▸ **Task**
Below are the records. Retype exactly the lines between the lines holding "set_input_delay 0.115 -clock" and "link mode controller.", inclusive.

▸ **Records**
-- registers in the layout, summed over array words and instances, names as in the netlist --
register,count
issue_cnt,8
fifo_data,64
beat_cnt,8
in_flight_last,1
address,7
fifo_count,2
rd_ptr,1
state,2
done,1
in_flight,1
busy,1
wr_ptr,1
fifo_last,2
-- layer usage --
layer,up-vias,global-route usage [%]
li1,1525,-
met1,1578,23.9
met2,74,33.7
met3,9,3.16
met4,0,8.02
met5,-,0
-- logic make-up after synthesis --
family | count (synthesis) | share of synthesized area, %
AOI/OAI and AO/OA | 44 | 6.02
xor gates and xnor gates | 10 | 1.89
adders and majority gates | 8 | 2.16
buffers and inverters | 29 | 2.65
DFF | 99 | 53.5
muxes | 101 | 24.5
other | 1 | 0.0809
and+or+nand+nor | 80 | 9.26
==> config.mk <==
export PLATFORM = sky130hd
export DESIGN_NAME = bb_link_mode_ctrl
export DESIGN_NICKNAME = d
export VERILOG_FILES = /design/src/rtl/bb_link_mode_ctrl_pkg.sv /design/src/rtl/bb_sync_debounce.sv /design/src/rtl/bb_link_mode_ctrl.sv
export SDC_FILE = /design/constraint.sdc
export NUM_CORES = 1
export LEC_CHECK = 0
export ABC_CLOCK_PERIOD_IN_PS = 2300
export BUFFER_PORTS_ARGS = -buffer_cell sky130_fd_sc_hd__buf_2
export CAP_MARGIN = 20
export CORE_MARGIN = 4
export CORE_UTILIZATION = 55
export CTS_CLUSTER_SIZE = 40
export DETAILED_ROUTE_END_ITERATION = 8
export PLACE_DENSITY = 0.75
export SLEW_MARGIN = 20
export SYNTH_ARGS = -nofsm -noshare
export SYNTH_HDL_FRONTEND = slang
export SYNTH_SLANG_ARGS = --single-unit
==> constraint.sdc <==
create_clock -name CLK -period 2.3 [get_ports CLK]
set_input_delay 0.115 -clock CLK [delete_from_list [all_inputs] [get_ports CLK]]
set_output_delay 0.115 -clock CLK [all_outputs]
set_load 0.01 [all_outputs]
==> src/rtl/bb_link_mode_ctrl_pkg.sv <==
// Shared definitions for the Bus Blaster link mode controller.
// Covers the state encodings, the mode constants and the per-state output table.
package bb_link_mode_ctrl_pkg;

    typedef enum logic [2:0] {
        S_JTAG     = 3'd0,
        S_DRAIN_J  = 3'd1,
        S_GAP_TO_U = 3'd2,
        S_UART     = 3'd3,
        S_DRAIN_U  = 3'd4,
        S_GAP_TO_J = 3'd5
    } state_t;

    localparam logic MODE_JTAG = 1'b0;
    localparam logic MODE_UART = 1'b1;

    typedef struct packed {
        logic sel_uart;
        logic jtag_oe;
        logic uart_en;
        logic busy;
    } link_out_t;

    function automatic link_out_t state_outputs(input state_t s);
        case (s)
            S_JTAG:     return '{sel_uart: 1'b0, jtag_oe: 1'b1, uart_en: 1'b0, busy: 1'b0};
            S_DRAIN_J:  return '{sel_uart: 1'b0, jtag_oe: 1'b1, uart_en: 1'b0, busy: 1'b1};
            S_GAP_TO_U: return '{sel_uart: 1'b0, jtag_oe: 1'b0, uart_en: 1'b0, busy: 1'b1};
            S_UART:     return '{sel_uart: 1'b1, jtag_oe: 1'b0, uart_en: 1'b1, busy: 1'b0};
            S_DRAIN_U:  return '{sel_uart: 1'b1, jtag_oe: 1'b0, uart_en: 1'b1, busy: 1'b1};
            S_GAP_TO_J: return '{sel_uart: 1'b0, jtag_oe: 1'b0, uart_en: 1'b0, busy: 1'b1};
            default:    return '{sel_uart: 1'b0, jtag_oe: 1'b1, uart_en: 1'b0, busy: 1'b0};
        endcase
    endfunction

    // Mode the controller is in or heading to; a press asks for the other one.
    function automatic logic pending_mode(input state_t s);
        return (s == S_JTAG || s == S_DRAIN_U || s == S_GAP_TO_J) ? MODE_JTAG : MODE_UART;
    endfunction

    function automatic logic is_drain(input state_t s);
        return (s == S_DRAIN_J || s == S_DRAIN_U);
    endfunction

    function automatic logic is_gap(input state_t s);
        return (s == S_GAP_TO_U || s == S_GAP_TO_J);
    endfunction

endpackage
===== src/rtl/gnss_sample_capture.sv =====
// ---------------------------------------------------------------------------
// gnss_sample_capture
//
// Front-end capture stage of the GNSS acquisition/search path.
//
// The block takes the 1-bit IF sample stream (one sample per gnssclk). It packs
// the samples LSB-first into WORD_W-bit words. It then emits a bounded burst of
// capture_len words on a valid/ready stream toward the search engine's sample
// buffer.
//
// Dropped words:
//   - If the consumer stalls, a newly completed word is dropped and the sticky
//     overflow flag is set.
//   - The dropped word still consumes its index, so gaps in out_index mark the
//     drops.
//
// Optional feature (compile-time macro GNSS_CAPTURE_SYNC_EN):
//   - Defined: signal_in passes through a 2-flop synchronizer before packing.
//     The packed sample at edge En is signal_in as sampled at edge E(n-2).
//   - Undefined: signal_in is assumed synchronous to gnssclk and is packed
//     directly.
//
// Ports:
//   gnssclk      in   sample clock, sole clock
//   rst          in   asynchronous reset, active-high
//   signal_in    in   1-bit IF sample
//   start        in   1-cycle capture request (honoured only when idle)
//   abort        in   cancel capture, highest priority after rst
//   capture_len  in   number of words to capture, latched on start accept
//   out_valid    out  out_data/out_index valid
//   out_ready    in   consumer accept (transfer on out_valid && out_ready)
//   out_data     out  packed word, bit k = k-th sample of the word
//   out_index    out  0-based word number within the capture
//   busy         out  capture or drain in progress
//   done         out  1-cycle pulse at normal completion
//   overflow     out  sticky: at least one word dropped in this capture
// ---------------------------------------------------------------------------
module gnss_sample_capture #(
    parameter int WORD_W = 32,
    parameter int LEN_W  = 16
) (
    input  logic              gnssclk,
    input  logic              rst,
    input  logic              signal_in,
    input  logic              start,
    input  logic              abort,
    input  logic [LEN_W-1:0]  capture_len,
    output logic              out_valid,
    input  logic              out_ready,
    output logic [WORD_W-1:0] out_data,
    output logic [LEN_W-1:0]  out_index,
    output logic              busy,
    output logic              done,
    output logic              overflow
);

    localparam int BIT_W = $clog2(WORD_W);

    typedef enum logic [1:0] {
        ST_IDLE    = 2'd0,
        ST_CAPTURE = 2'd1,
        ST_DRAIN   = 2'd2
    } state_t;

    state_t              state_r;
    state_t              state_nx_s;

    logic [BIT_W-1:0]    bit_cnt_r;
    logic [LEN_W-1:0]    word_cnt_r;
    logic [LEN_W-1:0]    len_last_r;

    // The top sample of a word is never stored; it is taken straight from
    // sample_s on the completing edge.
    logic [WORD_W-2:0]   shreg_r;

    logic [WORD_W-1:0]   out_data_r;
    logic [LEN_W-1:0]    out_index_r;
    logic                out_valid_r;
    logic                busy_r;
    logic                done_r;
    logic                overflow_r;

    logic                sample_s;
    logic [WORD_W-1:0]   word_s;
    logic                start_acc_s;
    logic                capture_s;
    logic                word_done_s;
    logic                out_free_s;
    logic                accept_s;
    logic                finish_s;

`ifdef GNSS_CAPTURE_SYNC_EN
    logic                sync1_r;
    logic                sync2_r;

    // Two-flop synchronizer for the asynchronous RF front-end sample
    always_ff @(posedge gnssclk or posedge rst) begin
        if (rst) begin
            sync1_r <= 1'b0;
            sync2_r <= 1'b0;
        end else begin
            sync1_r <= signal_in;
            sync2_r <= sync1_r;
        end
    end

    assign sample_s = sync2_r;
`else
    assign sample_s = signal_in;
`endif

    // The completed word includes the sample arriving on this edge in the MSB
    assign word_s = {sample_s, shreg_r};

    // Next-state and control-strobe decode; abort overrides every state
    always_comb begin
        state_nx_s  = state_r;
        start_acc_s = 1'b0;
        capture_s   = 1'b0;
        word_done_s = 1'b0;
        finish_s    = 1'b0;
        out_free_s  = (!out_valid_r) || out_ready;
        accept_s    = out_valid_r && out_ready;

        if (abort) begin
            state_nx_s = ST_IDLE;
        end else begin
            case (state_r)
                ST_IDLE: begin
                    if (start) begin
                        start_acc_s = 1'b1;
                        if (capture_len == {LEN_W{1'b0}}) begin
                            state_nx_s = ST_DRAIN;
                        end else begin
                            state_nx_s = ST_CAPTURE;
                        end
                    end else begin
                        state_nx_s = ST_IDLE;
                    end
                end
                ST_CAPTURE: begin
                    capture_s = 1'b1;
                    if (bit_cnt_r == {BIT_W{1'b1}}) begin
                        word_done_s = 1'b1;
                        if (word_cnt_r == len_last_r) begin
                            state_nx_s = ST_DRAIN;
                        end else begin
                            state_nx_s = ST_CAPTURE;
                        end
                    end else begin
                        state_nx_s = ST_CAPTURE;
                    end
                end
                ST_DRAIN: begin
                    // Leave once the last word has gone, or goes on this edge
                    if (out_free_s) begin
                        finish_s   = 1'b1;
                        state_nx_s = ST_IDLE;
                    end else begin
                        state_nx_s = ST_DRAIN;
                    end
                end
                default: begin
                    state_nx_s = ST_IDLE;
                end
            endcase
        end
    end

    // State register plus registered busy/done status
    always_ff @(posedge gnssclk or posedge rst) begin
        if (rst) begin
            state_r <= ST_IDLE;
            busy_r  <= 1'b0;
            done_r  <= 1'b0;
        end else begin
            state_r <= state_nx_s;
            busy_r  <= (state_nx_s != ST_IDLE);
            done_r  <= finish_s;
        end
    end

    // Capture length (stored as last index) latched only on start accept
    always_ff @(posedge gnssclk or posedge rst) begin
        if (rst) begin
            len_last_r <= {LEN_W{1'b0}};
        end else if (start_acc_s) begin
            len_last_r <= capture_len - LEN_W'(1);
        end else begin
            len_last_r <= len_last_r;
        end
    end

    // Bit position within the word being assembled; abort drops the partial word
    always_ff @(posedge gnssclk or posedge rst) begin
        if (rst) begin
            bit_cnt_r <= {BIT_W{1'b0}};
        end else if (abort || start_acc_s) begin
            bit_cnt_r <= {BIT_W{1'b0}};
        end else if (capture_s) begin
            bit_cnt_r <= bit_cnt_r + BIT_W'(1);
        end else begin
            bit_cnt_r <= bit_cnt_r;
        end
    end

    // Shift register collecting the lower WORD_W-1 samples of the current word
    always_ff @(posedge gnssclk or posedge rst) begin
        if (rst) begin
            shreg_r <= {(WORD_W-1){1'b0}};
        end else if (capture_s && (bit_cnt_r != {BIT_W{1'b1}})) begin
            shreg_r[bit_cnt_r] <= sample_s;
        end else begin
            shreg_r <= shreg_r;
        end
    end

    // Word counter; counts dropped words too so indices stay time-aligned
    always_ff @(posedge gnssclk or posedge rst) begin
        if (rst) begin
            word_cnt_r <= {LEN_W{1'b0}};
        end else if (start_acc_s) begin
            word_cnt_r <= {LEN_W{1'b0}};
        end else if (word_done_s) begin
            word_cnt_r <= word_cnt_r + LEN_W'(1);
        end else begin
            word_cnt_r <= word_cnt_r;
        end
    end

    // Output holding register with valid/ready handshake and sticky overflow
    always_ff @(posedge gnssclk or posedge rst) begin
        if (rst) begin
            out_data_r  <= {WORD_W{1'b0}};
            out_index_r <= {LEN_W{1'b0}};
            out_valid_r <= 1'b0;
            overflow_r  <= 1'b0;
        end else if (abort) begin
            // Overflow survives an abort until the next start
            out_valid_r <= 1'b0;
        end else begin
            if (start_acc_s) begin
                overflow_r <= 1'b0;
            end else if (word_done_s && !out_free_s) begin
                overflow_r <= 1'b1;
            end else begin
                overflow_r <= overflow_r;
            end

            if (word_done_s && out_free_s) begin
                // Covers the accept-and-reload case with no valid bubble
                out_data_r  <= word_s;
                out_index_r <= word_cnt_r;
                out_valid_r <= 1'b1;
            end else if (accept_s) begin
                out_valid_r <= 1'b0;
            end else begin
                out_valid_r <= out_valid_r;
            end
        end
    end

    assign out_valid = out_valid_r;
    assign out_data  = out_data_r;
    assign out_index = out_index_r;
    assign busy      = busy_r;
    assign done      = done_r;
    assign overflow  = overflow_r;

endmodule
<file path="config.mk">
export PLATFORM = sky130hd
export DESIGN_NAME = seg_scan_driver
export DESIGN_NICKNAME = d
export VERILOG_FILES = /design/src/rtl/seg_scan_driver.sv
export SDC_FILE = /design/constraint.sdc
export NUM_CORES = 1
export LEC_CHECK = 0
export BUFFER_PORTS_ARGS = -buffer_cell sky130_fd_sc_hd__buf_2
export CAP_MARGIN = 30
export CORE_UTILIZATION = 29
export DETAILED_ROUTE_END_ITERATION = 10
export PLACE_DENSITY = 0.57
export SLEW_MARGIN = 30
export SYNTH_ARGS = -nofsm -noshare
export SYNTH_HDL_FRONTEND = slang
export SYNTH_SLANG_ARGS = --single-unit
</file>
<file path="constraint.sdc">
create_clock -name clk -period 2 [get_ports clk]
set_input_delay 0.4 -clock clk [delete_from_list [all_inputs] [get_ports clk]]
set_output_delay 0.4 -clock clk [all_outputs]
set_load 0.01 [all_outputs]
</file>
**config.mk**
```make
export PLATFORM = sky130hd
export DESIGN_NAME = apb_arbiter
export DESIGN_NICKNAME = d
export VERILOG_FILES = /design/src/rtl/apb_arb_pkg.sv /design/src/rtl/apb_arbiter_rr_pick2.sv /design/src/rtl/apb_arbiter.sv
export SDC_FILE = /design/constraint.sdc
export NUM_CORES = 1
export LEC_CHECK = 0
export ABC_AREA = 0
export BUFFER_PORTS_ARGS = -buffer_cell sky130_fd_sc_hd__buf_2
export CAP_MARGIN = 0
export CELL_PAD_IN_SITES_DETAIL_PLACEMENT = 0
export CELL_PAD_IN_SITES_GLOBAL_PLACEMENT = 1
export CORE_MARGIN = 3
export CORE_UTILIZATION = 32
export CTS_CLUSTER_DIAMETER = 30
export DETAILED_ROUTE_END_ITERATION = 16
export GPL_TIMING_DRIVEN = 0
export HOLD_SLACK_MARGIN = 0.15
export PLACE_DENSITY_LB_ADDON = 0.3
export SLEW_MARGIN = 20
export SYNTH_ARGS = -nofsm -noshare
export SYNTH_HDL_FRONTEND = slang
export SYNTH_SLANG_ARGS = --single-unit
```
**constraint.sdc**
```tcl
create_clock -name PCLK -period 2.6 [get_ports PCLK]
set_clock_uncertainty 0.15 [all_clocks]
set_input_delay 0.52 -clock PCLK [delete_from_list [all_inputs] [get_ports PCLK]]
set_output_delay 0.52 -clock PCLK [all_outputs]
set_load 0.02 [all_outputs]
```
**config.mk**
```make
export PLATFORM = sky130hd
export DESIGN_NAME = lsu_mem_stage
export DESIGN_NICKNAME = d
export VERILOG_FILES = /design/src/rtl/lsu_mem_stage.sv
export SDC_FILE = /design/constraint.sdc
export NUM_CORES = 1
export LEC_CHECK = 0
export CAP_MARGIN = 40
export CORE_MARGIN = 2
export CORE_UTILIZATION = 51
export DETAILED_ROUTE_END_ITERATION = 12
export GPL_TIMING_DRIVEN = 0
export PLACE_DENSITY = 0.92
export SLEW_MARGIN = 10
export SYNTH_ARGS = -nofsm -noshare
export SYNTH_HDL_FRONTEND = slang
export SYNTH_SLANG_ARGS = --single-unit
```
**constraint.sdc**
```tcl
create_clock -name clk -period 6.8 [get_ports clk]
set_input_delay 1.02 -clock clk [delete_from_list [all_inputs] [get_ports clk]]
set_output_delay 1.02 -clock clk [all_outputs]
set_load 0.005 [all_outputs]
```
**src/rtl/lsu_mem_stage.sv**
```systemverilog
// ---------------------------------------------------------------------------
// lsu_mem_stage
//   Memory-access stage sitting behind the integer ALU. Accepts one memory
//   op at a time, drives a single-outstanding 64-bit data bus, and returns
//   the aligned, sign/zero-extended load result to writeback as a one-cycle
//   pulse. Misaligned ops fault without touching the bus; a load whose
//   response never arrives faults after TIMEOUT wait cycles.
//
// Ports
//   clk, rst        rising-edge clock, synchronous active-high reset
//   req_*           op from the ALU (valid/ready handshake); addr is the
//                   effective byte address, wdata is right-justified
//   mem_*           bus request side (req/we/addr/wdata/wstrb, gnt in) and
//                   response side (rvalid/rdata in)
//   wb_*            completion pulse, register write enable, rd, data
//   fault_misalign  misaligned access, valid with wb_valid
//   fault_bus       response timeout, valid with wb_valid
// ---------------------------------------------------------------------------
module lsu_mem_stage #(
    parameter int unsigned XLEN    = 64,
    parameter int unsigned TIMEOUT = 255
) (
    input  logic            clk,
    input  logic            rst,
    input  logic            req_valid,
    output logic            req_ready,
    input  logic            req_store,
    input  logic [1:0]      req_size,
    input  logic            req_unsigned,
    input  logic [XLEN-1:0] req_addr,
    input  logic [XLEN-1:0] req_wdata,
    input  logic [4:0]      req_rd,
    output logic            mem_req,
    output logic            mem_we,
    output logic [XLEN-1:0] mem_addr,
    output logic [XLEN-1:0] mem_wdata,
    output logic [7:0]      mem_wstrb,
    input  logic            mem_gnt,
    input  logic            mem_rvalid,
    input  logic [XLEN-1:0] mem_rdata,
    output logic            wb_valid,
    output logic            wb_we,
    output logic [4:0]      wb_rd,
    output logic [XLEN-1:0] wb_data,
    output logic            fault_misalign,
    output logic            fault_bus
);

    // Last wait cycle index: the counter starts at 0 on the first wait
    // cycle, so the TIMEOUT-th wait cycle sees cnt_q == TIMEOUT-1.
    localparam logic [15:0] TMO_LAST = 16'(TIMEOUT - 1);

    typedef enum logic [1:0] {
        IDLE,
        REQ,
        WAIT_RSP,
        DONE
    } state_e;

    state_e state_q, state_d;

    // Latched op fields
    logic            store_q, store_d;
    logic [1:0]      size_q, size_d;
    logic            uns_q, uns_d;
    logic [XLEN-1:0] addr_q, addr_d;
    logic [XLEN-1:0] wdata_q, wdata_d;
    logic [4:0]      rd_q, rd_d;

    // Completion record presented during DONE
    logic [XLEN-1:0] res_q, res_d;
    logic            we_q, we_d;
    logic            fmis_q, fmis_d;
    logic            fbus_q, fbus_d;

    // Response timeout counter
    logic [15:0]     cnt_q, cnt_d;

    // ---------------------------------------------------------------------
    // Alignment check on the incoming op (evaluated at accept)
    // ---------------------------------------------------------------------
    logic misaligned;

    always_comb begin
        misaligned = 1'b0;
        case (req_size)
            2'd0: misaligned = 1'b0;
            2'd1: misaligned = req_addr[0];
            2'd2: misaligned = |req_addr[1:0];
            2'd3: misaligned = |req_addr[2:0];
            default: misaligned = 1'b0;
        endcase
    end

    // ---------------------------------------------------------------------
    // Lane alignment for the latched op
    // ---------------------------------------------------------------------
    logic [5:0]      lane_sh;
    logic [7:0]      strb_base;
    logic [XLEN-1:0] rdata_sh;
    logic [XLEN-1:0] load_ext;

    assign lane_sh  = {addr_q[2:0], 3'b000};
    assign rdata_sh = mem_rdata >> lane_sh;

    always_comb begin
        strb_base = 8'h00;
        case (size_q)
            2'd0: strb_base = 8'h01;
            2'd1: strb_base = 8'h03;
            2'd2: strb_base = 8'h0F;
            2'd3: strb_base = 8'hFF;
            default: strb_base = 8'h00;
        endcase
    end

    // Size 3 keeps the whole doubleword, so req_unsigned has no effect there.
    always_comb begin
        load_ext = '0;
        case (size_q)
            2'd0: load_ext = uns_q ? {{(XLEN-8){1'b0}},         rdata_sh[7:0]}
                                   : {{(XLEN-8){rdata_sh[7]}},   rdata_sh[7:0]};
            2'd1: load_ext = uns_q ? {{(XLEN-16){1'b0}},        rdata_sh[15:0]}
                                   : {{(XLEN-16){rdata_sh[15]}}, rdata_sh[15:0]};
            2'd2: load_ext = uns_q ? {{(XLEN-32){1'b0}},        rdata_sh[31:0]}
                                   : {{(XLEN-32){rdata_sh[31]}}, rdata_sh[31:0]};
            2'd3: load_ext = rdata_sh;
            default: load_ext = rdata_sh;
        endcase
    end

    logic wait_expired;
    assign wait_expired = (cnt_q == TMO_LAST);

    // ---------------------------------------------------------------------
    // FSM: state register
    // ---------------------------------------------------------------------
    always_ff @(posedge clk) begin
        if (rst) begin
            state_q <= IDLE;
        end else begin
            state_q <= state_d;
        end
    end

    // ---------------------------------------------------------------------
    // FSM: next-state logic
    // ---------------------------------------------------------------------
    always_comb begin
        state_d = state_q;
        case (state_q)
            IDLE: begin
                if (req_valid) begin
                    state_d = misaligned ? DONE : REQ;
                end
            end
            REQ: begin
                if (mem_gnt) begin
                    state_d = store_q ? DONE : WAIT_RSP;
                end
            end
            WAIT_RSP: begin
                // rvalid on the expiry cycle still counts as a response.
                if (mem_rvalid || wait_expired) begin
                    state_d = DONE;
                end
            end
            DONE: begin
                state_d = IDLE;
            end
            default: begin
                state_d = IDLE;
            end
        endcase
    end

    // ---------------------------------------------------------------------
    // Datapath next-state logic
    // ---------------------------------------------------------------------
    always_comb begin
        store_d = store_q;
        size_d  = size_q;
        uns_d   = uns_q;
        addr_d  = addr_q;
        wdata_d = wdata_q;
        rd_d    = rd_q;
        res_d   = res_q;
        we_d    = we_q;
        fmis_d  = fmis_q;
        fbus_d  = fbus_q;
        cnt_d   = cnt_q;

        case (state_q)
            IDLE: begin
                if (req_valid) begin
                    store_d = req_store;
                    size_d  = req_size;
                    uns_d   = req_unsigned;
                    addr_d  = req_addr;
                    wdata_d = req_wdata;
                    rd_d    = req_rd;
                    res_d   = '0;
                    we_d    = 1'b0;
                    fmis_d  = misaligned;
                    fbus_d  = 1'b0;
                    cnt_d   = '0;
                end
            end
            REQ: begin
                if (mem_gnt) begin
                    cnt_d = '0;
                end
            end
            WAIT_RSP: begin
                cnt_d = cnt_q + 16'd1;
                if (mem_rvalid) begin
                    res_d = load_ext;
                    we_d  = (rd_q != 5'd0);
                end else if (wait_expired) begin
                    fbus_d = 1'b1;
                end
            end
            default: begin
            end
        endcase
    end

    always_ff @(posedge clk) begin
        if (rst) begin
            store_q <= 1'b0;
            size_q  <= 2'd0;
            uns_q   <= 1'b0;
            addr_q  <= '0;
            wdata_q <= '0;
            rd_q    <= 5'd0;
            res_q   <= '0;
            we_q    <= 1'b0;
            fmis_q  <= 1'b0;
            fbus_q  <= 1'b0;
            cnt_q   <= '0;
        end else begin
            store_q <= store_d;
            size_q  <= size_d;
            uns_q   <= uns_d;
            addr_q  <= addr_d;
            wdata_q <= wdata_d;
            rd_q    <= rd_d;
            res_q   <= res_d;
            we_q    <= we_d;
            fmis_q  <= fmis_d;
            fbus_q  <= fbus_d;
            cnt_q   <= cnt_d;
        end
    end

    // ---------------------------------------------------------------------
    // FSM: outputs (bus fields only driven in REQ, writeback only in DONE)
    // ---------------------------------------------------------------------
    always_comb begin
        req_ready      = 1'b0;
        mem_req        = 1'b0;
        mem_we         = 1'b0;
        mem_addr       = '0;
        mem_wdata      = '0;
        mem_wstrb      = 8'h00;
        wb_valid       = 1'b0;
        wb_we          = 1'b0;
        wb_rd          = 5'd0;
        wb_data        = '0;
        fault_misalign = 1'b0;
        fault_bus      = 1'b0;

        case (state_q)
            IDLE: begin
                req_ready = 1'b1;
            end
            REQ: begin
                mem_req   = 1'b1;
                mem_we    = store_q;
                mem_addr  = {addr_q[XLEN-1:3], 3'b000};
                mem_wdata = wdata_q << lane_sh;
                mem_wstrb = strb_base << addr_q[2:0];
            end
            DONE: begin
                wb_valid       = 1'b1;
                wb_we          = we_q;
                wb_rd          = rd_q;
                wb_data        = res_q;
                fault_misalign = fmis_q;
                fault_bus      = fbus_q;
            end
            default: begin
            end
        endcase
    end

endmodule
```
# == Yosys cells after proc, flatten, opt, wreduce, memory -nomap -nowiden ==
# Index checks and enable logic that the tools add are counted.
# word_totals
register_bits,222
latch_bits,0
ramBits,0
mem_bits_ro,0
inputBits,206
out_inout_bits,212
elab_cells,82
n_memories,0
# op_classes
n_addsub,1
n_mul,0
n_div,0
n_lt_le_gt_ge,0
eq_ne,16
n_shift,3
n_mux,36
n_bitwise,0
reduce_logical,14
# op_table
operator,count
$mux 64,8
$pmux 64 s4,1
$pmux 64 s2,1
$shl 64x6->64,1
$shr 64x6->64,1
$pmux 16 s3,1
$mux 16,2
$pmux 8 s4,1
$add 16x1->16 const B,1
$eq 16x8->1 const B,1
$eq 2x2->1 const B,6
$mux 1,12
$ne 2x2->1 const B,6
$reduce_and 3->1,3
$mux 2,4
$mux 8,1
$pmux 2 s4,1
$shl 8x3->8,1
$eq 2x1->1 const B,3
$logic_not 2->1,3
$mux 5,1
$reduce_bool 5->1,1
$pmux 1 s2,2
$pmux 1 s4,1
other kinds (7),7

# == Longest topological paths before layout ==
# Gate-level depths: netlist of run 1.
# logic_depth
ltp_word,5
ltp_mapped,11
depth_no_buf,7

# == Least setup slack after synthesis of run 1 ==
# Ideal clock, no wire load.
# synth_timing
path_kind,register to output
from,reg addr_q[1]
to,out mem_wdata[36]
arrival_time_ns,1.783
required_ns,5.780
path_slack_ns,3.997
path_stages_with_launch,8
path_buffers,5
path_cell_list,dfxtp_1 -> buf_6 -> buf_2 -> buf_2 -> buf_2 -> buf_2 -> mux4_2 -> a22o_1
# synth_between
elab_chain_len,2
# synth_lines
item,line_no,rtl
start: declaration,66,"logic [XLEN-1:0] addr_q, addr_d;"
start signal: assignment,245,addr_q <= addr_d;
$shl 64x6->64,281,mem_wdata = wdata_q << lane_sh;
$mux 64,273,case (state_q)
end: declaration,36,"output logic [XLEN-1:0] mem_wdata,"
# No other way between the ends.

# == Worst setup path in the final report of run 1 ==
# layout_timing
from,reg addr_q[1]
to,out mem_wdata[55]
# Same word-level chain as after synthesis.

▸ **Answer to this problem**
set_input_delay 0.115 -clock CLK [delete_from_list [all_inputs] [get_ports CLK]]
set_output_delay 0.115 -clock CLK [all_outputs]
set_load 0.01 [all_outputs]
==> src/rtl/bb_link_mode_ctrl_pkg.sv <==
// Shared definitions for the Bus Blaster link mode controller.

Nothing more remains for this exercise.